Stored data:
════

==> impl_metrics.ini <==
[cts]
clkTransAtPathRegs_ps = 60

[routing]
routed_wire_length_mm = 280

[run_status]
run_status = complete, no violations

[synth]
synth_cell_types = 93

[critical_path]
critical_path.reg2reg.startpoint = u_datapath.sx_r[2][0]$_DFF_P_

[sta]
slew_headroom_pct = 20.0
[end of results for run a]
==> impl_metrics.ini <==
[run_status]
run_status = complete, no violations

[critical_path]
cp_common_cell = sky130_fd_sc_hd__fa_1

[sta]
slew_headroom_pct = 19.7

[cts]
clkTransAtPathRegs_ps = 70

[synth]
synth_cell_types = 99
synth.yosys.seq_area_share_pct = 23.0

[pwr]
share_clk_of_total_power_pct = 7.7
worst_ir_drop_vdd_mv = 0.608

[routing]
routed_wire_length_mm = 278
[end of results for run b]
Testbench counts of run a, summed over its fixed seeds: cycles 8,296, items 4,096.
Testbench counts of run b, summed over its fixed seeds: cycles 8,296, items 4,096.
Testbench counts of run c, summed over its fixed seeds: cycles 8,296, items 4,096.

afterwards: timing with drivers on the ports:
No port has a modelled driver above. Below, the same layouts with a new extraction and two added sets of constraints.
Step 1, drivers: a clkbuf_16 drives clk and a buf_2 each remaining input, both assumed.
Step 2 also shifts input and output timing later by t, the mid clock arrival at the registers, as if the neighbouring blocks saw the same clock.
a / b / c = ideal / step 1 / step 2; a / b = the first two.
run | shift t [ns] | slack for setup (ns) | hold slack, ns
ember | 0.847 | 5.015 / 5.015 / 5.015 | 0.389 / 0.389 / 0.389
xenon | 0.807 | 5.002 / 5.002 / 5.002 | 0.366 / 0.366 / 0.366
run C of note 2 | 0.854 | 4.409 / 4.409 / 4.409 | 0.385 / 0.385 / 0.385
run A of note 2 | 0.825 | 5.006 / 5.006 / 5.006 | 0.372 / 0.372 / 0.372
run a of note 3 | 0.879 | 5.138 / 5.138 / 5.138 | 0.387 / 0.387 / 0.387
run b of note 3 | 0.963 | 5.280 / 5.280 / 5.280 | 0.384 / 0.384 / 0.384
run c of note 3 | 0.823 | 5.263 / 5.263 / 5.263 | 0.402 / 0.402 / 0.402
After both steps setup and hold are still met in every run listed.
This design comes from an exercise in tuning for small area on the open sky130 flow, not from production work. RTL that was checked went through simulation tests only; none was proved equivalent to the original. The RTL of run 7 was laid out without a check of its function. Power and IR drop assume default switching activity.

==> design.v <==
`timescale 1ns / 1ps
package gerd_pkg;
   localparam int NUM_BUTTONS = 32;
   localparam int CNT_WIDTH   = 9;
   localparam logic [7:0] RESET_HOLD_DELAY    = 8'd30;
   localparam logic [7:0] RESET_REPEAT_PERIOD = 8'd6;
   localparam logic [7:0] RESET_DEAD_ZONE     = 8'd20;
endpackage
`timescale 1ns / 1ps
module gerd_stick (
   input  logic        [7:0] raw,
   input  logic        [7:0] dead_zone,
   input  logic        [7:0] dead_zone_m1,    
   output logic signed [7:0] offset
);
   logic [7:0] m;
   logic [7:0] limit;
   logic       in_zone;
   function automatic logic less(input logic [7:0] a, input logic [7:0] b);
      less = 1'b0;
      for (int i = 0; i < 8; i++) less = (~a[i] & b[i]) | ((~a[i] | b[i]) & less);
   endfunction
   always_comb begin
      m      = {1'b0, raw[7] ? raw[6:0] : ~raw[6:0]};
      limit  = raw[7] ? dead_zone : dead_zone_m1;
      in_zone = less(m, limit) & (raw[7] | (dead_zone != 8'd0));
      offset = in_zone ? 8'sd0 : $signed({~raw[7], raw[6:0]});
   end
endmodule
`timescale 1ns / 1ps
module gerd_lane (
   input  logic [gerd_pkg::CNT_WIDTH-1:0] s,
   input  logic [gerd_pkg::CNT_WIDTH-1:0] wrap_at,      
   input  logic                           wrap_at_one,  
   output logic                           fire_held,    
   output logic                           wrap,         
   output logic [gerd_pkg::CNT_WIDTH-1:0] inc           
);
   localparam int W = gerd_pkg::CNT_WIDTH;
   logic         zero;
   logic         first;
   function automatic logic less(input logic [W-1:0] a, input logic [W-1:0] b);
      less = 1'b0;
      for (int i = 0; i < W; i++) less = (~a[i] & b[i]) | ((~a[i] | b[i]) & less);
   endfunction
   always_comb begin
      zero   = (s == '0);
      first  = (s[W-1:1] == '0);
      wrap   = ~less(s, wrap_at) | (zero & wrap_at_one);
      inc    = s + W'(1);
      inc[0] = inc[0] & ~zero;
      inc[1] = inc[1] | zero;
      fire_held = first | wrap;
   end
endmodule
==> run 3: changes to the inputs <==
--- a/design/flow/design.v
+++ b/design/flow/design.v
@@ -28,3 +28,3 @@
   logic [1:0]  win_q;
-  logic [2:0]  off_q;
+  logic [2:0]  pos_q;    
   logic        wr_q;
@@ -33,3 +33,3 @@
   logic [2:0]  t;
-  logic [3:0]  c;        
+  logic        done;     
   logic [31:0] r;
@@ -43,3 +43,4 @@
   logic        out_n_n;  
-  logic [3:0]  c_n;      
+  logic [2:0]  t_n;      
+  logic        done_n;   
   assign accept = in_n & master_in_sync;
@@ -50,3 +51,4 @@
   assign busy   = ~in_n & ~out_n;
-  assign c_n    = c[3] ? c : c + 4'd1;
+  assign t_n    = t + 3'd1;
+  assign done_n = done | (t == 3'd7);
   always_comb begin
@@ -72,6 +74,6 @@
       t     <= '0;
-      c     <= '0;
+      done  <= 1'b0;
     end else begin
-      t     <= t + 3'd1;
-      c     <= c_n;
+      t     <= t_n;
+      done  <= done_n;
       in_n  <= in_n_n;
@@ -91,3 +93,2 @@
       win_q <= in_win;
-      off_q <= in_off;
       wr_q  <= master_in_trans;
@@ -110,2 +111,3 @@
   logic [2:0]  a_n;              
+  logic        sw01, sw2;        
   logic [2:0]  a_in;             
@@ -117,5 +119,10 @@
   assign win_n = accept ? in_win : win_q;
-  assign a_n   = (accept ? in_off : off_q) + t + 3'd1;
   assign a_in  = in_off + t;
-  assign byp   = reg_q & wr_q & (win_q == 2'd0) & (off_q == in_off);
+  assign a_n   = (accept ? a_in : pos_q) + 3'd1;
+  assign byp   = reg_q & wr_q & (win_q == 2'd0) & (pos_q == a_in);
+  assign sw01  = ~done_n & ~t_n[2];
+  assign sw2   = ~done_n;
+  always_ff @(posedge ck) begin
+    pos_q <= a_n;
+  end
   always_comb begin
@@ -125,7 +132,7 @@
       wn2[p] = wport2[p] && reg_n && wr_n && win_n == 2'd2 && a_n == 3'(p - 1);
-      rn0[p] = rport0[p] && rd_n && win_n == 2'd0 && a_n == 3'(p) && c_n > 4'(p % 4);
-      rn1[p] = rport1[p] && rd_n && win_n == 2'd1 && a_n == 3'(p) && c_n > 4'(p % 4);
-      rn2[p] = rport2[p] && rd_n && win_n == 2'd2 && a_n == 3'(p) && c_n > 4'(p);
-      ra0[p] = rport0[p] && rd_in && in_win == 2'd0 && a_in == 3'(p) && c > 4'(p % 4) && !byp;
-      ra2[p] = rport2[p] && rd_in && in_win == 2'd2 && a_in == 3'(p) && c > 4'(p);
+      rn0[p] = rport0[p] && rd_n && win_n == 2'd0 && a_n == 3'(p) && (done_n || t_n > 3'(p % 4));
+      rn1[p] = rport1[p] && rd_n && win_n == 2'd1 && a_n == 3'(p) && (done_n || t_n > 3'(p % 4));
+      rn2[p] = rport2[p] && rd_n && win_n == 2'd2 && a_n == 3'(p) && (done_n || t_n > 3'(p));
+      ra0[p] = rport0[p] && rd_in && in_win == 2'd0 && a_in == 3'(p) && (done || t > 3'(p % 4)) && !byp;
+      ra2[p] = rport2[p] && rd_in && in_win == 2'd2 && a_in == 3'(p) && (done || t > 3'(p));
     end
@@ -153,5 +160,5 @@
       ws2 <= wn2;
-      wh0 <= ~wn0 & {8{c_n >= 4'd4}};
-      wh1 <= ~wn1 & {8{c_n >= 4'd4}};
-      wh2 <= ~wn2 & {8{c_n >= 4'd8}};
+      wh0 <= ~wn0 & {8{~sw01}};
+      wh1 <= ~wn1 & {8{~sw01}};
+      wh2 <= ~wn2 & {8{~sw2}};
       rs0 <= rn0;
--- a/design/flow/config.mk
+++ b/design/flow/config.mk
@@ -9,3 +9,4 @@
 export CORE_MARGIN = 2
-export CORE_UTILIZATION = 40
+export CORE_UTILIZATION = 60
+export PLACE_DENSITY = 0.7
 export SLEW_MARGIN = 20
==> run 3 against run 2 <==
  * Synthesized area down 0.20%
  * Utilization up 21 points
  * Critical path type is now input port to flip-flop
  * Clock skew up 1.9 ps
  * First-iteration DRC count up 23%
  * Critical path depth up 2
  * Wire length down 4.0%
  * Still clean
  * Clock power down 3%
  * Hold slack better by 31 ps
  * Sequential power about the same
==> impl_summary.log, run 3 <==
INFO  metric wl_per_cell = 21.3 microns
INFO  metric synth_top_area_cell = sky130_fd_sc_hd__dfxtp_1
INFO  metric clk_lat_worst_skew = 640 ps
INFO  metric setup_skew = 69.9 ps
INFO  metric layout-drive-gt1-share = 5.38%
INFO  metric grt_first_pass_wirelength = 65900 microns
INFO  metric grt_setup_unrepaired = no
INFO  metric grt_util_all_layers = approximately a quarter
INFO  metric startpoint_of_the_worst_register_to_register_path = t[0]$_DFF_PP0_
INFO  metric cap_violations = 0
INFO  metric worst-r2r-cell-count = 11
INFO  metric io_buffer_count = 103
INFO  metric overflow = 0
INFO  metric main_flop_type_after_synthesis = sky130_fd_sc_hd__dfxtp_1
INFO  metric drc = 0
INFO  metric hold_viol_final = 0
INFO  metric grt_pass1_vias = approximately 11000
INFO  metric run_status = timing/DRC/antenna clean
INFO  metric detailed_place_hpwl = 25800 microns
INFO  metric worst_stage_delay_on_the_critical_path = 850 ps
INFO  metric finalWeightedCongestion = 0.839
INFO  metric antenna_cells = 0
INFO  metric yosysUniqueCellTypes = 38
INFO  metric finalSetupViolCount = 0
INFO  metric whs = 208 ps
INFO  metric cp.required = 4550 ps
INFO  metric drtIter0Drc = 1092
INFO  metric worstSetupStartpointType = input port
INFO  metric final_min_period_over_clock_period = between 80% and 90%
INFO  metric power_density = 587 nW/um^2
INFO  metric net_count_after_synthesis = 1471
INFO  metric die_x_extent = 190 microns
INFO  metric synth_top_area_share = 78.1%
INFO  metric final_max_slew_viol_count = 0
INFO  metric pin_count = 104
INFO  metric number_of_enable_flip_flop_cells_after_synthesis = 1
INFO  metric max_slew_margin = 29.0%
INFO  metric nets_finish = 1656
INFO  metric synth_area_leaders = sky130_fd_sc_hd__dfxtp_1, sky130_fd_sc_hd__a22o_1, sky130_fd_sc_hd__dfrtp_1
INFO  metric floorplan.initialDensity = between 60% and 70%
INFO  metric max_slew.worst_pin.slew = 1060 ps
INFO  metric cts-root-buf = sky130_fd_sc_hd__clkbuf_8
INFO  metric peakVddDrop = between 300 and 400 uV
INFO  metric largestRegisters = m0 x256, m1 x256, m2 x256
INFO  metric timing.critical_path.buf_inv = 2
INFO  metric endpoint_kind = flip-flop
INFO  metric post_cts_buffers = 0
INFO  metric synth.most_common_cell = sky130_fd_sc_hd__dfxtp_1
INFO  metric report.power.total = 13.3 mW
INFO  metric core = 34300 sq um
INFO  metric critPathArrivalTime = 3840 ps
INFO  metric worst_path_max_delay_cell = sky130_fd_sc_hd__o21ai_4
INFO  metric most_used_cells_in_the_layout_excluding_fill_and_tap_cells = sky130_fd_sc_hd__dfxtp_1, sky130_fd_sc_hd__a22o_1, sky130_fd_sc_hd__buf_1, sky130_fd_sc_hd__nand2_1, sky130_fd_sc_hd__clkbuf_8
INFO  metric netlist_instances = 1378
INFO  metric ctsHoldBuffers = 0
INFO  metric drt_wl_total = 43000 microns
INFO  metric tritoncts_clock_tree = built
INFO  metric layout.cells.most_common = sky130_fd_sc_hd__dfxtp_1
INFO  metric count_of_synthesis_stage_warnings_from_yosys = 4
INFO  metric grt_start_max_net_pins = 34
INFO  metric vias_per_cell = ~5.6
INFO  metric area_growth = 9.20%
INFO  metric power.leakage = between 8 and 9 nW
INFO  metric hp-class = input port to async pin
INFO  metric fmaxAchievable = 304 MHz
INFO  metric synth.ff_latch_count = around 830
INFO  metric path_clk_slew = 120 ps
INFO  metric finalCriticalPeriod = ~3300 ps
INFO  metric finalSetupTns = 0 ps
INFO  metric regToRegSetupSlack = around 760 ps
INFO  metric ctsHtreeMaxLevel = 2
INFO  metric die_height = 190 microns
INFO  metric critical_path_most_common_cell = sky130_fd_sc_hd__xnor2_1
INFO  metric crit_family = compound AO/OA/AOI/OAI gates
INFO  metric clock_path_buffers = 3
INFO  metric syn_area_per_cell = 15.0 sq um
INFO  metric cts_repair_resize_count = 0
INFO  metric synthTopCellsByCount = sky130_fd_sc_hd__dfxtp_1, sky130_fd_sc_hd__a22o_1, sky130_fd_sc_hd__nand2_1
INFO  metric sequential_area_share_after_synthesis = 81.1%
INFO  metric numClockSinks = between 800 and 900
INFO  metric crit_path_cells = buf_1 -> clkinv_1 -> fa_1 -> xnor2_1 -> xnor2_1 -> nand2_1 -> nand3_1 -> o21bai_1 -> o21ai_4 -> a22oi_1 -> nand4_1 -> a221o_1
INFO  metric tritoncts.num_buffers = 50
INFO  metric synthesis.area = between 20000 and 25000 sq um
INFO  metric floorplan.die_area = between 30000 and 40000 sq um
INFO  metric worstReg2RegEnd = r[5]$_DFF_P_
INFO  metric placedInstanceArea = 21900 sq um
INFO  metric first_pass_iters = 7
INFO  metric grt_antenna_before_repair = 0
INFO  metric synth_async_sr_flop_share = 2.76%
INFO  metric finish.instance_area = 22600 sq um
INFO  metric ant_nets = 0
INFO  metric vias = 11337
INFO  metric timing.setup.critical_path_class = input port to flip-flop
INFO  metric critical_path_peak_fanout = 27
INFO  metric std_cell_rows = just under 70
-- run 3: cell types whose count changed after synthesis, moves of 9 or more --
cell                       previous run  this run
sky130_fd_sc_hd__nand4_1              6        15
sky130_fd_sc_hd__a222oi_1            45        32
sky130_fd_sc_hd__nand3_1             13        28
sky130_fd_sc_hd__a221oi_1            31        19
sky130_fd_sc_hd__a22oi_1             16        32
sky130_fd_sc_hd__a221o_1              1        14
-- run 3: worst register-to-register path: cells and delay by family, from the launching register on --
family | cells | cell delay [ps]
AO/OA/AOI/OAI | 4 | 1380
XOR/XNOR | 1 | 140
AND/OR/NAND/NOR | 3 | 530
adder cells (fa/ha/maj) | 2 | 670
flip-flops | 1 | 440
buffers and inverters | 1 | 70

════

◆ **About this task**: Starting with the line above that holds "whs = 208 ps" and stopping with the line that holds "pin_count = 104", reproduce each line exactly, omitting all other lines.

◆ **Your response**:
INFO  metric whs = 208 ps
INFO  metric cp.required = 4550 ps
INFO  metric drtIter0Drc = 1092
INFO  metric worstSetupStartpointType = input port
INFO  metric final_min_period_over_clock_period = between 80% and 90%
INFO  metric power_density = 587 nW/um^2
INFO  metric net_count_after_synthesis = 1471
INFO  metric die_x_extent = 190 microns
INFO  metric synth_top_area_share = 78.1%
INFO  metric final_max_slew_viol_count = 0
INFO  metric pin_count = 104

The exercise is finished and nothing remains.